Engineered delivery systems for vaccine adjuvants

Vaccine adjuvants are essential for eliciting robust adaptive immunity, yet conventional formulations are limited by insufficient targeting precision, uncontrolled release profiles, and suboptimal immune polarization. In response, adjuvant development progressively shifts toward advanced materials-engineered delivery systems, such as lipid nanoparticles (LNPs), liposomes, polymeric architectures, and metal-organic frameworks (MOFs), which enable localized targeting, programmed release, and enhanced biocompatibility. To guide the rational design of these technologies, this review systematically categorizes contemporary adjuvant delivery strategies across three interdependent dimensions: spatial precision, temporal control, and immunological precision. Through this multidimensional framework, the ways in which material physicochemical properties, stimuli-responsive architectures, and surface engineering regulate the location of adjuvants, the timing of immune stimulation, and the polarization of responses are examined.

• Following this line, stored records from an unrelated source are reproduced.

`config.mk`:
```
export PLATFORM = sky130hd
export DESIGN_NAME = shift_reg_seq
export DESIGN_NICKNAME = d
export VERILOG_FILES = /design/src/rtl/shift_reg_seq_pkg.sv /design/src/rtl/shift_reg_step.sv /design/src/rtl/shift_reg_seq.sv
export SDC_FILE = /design/constraint.sdc
export NUM_CORES = 1
export LEC_CHECK = 0
export CAP_MARGIN = 20
export CELL_PAD_IN_SITES_DETAIL_PLACEMENT = 1
export CELL_PAD_IN_SITES_GLOBAL_PLACEMENT = 1
export CORE_MARGIN = 2
export CORE_UTILIZATION = 42
export DETAILED_ROUTE_END_ITERATION = 10
export PLACE_DENSITY = 0.91
export SLEW_MARGIN = 20
export SYNTH_ARGS = -nofsm -noshare
export SYNTH_HDL_FRONTEND = slang
export SYNTH_SLANG_ARGS = --single-unit
```
`constraint.sdc`:
```
create_clock -name clk -period 4.2 [get_ports clk]
set_clock_uncertainty 0.15 [all_clocks]
set_input_delay 0.84 -clock clk [delete_from_list [all_inputs] [get_ports clk]]
set_output_delay 0.84 -clock clk [all_outputs]
set_load 0.01 [all_outputs]
```
`src/rtl/shift_reg_seq_pkg.sv`:
```
// Shared opcodes, FSM state type and opcode helper for shift_reg_seq.
package shift_reg_seq_pkg;

    localparam logic [2:0] OP_NOP  = 3'd0;
    localparam logic [2:0] OP_LOAD = 3'd1;
    localparam logic [2:0] OP_SHL  = 3'd2;
    localparam logic [2:0] OP_SHR  = 3'd3;
    localparam logic [2:0] OP_ROL  = 3'd4;
    localparam logic [2:0] OP_ROR  = 3'd5;
    localparam logic [2:0] OP_ASR  = 3'd6;
    localparam logic [2:0] OP_RSVD = 3'd7;

    typedef enum logic [1:0] {
        ST_IDLE,
        ST_RUN,
        ST_DONE
    } state_e;

    // True for the opcodes that consume step cycles.
    function automatic logic is_step_op(input logic [2:0] op);
        return (op >= OP_SHL) && (op <= OP_ASR);
    endfunction

endpackage

```
`src/rtl/shift_reg_step.sv`:
```
// Combinational single-step shift/rotate network for shift_reg_seq.
module shift_reg_step
    import shift_reg_seq_pkg::*;
#(
    parameter int unsigned WIDTH = 10
) (
    input  logic [2:0]       op_i,
    input  logic [WIDTH-1:0] d_i,
    input  logic             ser_i,
    output logic [WIDTH-1:0] next_d_o,
    output logic             out_bit_o
);

    always_comb begin
        next_d_o  = d_i;
        out_bit_o = 1'b0;
        case (op_i)
            OP_SHL: begin
                next_d_o  = {d_i[WIDTH-2:0], ser_i};
                out_bit_o = d_i[WIDTH-1];
            end
            OP_SHR: begin
                next_d_o  = {ser_i, d_i[WIDTH-1:1]};
                out_bit_o = d_i[0];
            end
            OP_ROL: begin
                next_d_o  = {d_i[WIDTH-2:0], d_i[WIDTH-1]};
                out_bit_o = d_i[WIDTH-1];
            end
            OP_ROR: begin
                next_d_o  = {d_i[0], d_i[WIDTH-1:1]};
                out_bit_o = d_i[0];
            end
            OP_ASR: begin
                next_d_o  = {d_i[WIDTH-1], d_i[WIDTH-1:1]};
                out_bit_o = d_i[0];
            end
            default: begin
                next_d_o  = d_i;
                out_bit_o = 1'b0;
            end
        endcase
    end

endmodule

```
`src/rtl/shift_reg_seq.sv`:
```
// Multi-mode shift register with command handshake and one-cycle done pulse.
// Optional par_out port enabled by defining SHIFT_REG_SEQ_PARITY_EN.
module shift_reg_seq
    import shift_reg_seq_pkg::*;
#(
    parameter int unsigned          WIDTH     = 10,
    parameter int unsigned          CNT_W     = 8,
    parameter logic [WIDTH-1:0]     RESET_VAL = '0
) (
    input  logic             clk,
    input  logic             rst_n,
    input  logic             cmd_valid,
    output logic             cmd_ready,
    input  logic [2:0]       cmd_op,
    input  logic [CNT_W-1:0] cmd_cnt,
    input  logic [WIDTH-1:0] load_data,
    input  logic             ser_in,
    output logic [WIDTH-1:0] data_out,
    output logic             ser_out,
    output logic             busy,
    output logic             done
`ifdef SHIFT_REG_SEQ_PARITY_EN
    ,
    output logic             par_out
`endif
);

    state_e           state_q, state_d;
    logic [CNT_W-1:0] cnt_q, cnt_d;
    logic [2:0]       op_q, op_d;
    logic [WIDTH-1:0] data_q, data_d;
    logic             ser_q, ser_d;
    logic [WIDTH-1:0] step_d;
    logic             step_out;

    shift_reg_step #(
        .WIDTH (WIDTH)
    ) u_step (
        .op_i      (op_q),
        .d_i       (data_q),
        .ser_i     (ser_in),
        .next_d_o  (step_d),
        .out_bit_o (step_out)
    );

    always_ff @(posedge clk or negedge rst_n) begin
        if (!rst_n) begin
            state_q <= ST_IDLE;
            cnt_q   <= '0;
            op_q    <= OP_NOP;
            data_q  <= RESET_VAL;
            ser_q   <= 1'b0;
        end else begin
            state_q <= state_d;
            cnt_q   <= cnt_d;
            op_q    <= op_d;
            data_q  <= data_d;
            ser_q   <= ser_d;
        end
    end

    always_comb begin
        state_d = state_q;
        cnt_d   = cnt_q;
        op_d    = op_q;
        data_d  = data_q;
        ser_d   = ser_q;
        case (state_q)
            ST_IDLE: begin
                if (cmd_valid) begin
                    state_d = ST_DONE;
                    if (cmd_op == OP_LOAD) begin
                        data_d = load_data;
                    end else if (is_step_op(cmd_op) && (cmd_cnt != '0)) begin
                        op_d    = cmd_op;
                        cnt_d   = cmd_cnt;
                        state_d = ST_RUN;
                    end
                end
            end
            ST_RUN: begin
                data_d = step_d;
                ser_d  = step_out;
                cnt_d  = cnt_q - CNT_W'(1);
                if (cnt_q == CNT_W'(1)) begin
                    state_d = ST_DONE;
                end
            end
            ST_DONE: begin
                state_d = ST_IDLE;
            end
            default: begin
                state_d = ST_IDLE;
            end
        endcase
    end

    always_comb begin
        cmd_ready = (state_q == ST_IDLE);
        busy      = (state_q == ST_RUN);
        done      = (state_q == ST_DONE);
        data_out  = data_q;
        ser_out   = ser_q;
    end

`ifdef SHIFT_REG_SEQ_PARITY_EN
    // Parity is registered from data_d so it tracks data_out with no lag.
    logic par_q;

    always_ff @(posedge clk or negedge rst_n) begin
        if (!rst_n) begin
            par_q <= ^RESET_VAL;
        end else begin
            par_q <= ^data_d;
        end
    end

    assign par_out = par_q;
`endif

endmodule

```
Word-level counts from Yosys, hierarchy flattened --
Cells that the tools add are included.
Operators by class: $add $sub $neg 1, $mul 0, div/mod/pow operators 0, $lt $le $gt $ge 2, equality and inequality tests 17, shifts and indexed selects 0, mux-type cells 14, bitwise operators 1, reductions and logical operators 12
Operator list (count):
- case mux 10 bit (5 select lines) | 1
- two-way mux 8 bit | 3
- two-way mux 10 bit | 2
- case mux 10 bit (2 select lines) | 1
- case mux 8 bit (2 select lines) | 1
- AND reduction 4 bit | 3
- equality test 3 bit (second input constant) | 3
- equality test 8 x 1 -> 1 bit (second input constant) | 1
- two-way mux 2 bit | 4
- nonzero test 8 bit | 1
- subtractor 8 x 1 -> 8 bit (second input constant) | 1
- equality test 3 x 2 -> 1 bit (second input constant) | 2
- != test 2 x 1 -> 1 bit (second input constant) | 3
- != test 2 bit (second input constant) | 3
- != test 6 x 1 -> 1 bit (second input constant) | 1
- != test 5 x 1 -> 1 bit (second input constant) | 1
- AND reduction 5 bit | 1
- case mux 2 bit (2 select lines) | 1
- equality test 3 x 1 -> 1 bit (second input constant) | 1
- greater-or-equal comparator 3 x 2 -> 1 bit (second input constant) | 1
- <= comparator 3 bit (second input constant) | 1
- OR reduction 3 bit | 1
- equality test 2 x 1 -> 1 bit (second input constant) | 1
- equality test 2 bit (second input constant) | 1
- other kinds (7) | 8
Storage, ports and cells: bits in registers 24, latch bits 0, bits in writable memories 0, memory bits (read-only) 0, input bits 25, output and inout port bits 14, word-level logic and storage cells 53, memories kept 0

Logic depth before layout (Yosys ltp) --
word-level depth 7, gate-level depth with buffers 7, mapped depth without buffers 6

Modules after synthesis --
A second synthesis with hierarchy kept.
Unflattened totals: cell total of the unflattened synthesis 180, area, all modules 1664.1 um^2
Modules (own cells, without submodules):
- shift_reg_seq | instances 1, cells an instance 125, area each 1266.2 um^2, sequential area each 600.6 um^2
- shift_reg_step | instances 1, cells an instance 55, area each 397.9 um^2, sequential area each 0.0 um^2

Worst setup path after synthesis --
Ideal clock, no wire load.
path type in2reg, from in cmd_op[2], to reg op_q[0], library setup time 125 ps, arrival time 1933 ps, data required time 3925 ps, path slack 1992 ps, cell stages on the path 5, path buffers 1, cells stage by stage and3_1 > a211oi_4 > and3_1 > buf_6 > mux2_4
On the way: longest elaborated chain between the ends 4, elaborated cells on any way between the ends 7, classes of those cells order compare: 2; eq/ne: 1; bitwise: 1; reduce/logical: 3
Ends and longest elaborated chain:
- start: declaration | line shift_reg_seq.sv:14 | input logic [2:0] cmd_op,
- greater-or-equal comparator 3 x 2 -> 1 bit / <= comparator 3 bit (equally long branches) | line shift_reg_seq_pkg.sv:21 | return (op >= OP_SHL) && (op <= OP_ASR);
- logical AND 1 bit | line shift_reg_seq_pkg.sv:21
- logical AND 1 bit | line shift_reg_seq.sv:74 | end else if (is_step_op(cmd_op) && (cmd_cnt != '0)) begin
- AND reduction 4 bit (no source line) *
- end signal: assignment | line shift_reg_seq.sv:56 | op_q <= op_d;
- end: declaration | line shift_reg_seq.sv:30 | logic [2:0] op_q, op_d;
Every way passes the cells marked *; elsewhere a longest branch is shown, timed or not. A chain may end at the register's enable or synchronous reset.

Final worst setup path --
from reg state_q[0], to out busy
On the way: longest elaborated chain between the ends 1
Ends and longest elaborated chain:
- start: declaration | line shift_reg_seq.sv:28 | state_e state_q, state_d;
- start signal: assignment | line shift_reg_seq.sv:54 | state_q <= state_d;
- equality test 2 x 1 -> 1 bit | line shift_reg_seq.sv:100 | busy = (state_q == ST_RUN);
- end: declaration | line shift_reg_seq.sv:20 | output logic busy,
No other way between the ends.

==> flow_summary.toml <==
[synth]
netlist_area_um2 = 1900
synth_area_leader_cell = "dfrtp_1"
postSynthAreaPerCell_um2 = 9.12
synth_seq_cells = 24
synth_top_area_frac = 0.317
ys_seq_area_frac = 0.317
ys_warn_count = 0
async_flop_share = 1.00
postSynthCellCount = 208
ys.flop_type = "dfrtp_1"
synth_cell_types = 54
synth_area_leaders = "dfrtp_1 32%, nor2_1 4.7%, a31oi_1 4.0%"
synth_edf_count = 0
syn_nets = 235

[clock_network]
cts_setup_buffers = 0
cts.root.buffer_cell = "clkbuf_8"
cts_hold_buf = 0
cts.clk_slew.worst_paths_ns = 0.09
cts_buffers = 3
post_cts_resized = 0
cts_tree = "yes"
cts.path.max_buffers = 2
clock_latency_ns = 0.28
cts_sinks = 24
htreeDepth = 1

[pwr]
p_switching_mw = 0.855
vdd_drop_max_mv = 0.291
switching_share = 0.467
power_frac_seq = 0.326
pwr-share-clk = 0.089
p_leak_nw = 0.908
p_int_mw = 0.975
power.density_nw_per_um2 = 789
combPwrFrac = 0.585

[worst_setup_path]
crit_path_start = "state_q[0]$_DFFE_PN0P_"
crit_path_start_kind = "flip-flop"
worstSetupEndpointType = "output port"
cp-endpoint = "busy"
required_ns = 3.21
r2r-end = "data_out[3]$_DFFE_PN0P_"
r2r_cells = 4
r2r_slack_ns = 1.91
crit_path_max_fanout = 16
r2r-start = "op_q[2]$_DFFE_PN0P_"
crit_type = "flip-flop to output port"
worstPathArrival_ns = 2.12

[die]
die_h_um = 71.2
core_area_um2 = 4350
start_util = 0.436
ios = 39
die-area_um2 = 5070
rows = 24
dieWidth_um = 71.2

[route]
drtIter0Drc = 146
ant_nets = 0
routed_via_density = 6.19
vias = 1790
wl_per_cell_um = 18.6
routed_wl_um = 5390
first_pass_iters = 4
drc = 0

[timing]
finalSetupViolCount = 0
fin_crit_sh = 0.741
layout_min_cycle_time_ns = 3.11
rsz0062_at_grt = "false"
max_freq_mhz = 321
maxSlewHeadroom = 0.389
finalHoldViolations = 0
drv_slew = 0
worstMarginPinSlew_ns = 0.917
fin_setup_tns_ns = 0

[finish]
drive_gt1_frac = 0.0970
fin_cells = 289
design_area_um2 = 2320
syn_to_final_growth_pct = 22.4
antennaDiodeCount = 0
nNetsFinal = 265

[global_routing]
grt_max_degree = 31
grt_usage = 0.232
grt_pass1_wl_um = 9380
grt_pass1_vias = 1870
antenna_found_initial = 0
grt-ovfl-total = 0

[worst_hold_path]
hold_class = "flip-flop to flip-flop"

[placement]
place.detailed.hpwl_um = 3860
placedInstanceArea_um2 = 2270
place_congestion = 0.884
portBuffers = 38
place_inst = 285

[outcome]
outcome = "completed"

[flow_run]
drv.max_cap_violation_count = 0
==> how the worst min path moves through the flow <==
stage	cells after the start	to	slack [ns]	start
after floorplan	1	cnt_q[5]$_DFFE_PN0P_	0.30	cnt_q[5]$_DFFE_PN0P_
after global placement	1	cnt_q[5]$_DFFE_PN0P_	0.33	cnt_q[5]$_DFFE_PN0P_
after detailed placement	1	cnt_q[5]$_DFFE_PN0P_	0.34	cnt_q[5]$_DFFE_PN0P_
after CTS	1	cnt_q[5]$_DFFE_PN0P_	0.37	cnt_q[5]$_DFFE_PN0P_
after global routing	1	cnt_q[5]$_DFFE_PN0P_	0.39	cnt_q[5]$_DFFE_PN0P_
final	1	cnt_q[5]$_DFFE_PN0P_	0.35	cnt_q[5]$_DFFE_PN0P_
==> sequential cells by signal (all words and copies together), names as in the netlist <==
register	cells
op_q	3
ser_out	1
data_out	10
state_q	2
cnt_q	8
==> Yosys cell counts (6+ instances only) <==
library cell	number
dfrtp_1	24
a21oi_1	8
nand2_1	12
clkbuf_1	6
inv_1	10
mux2i_1	7
nand2b_1	12
nor2_1	24
o211ai_1	6
o22ai_1	7
a31oi_1	12
==> power groups by stage <==
stage	clock, mW	combinational, mW	sequential [mW]
2_1_floorplan	0	0.865	0.478
3_3_place_gp	0	1.03	0.591
3_5_place_dp	0	1.07	0.597
4_1_cts	0.169	1.08	0.594
5_1_grt	0.175	1.19	0.628
6_report	0.163	1.07	0.597
==> worst max-delay path: stages, from the launching register on <==
cell             delay (ns)
dfrtp_1                0.67
nand2b_1               0.15
inv_1                  0.40
clkdlybuf4s50_1        0.63
==> cells by family (layout without fill, tap and decap cells) <==
logic type / count (synthesis) / after routing / share of synthesized area
muxes: 16 / 16 / 0.0963
and+or+nand+nor: 73 / 73 / 0.221
adders and majority gates: 3 / 3 / 0.0185
xor gates and xnor gates: 1 / 1 / 0.00462
AOI/OAI and AO/OA: 66 / 66 / 0.275
buffers and inverters: 25 / 54 / 0.0679
DFF: 24 / 24 / 0.317
==> layout make-up <==
class / count / area, um^2
Fill cell: 516 / 2030
Tap cell: 52 / 65.1
Multi-Input combinational cell: 159 / 1170
Sequential cell: 24 / 601
Clock buffer: 4 / 55.1
Timing Repair Buffer: 40 / 395
Inverter: 10 / 37.5
==> per-stage QoR <==
step,setup slack [ns],hold WS [ns],util,power (mW)
after global placement,1.36,0.331,0.520,1.62
after CTS,1.10,0.369,0.533,1.84
final,1.09,0.352,0.533,1.83
after floorplan,1.99,0.298,-,1.34
after detailed placement,1.29,0.342,0.520,1.67
after global routing,0.929,0.388,0.533,2.00
==> per-layer routing <==
metal / up-vias / GRT usage / share of wire
met1: 894 / 0.301 / 0.43
met4: 0 / 0.0587 / 0.0098
met3: 6 / 0.0271 / 0.031
met2: 40 / 0.412 / 0.53
li1: 850 / - / -
met5: - / 0 / 0
==> layout by cell type, fill, tap and decap left out, drive strengths merged, types with 3 or more instances in the layout <==
cell type | synthesis | final
a211o | 4 | 4
a21oi | 8 | 8
a2bb2oi | 3 | 3
a311o | 3 | 3
a31oi | 12 | 12
and3 | 5 | 5
clkbuf | 6 | 4
clkdlybuf4s50 | 0 | 38
dfrtp | 24 | 24
inv | 10 | 10
mux2 | 9 | 9
mux2i | 7 | 7
nand2 | 12 | 12
nand2b | 12 | 12
nor2 | 24 | 24
nor3 | 4 | 4
nor3b | 4 | 4
nor4 | 4 | 4
o211ai | 6 | 6
o221ai | 5 | 5
o22ai | 7 | 7
No activity file was read; power rests on OpenSTA's default activity.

Furthermore, the interdependence of these dimensions is highlighted, demonstrating that their coordinated optimization is critical for maximizing overall vaccine efficacy. Finally, recent progress in clinical translation is evaluated, with particular emphasis on bio-manufacturing scalability, formulation stability, and regulatory challenges. Collectively, this review provides a practical, materials-centric roadmap for the design, evaluation, and clinical advancement of next-generation precision adjuvants.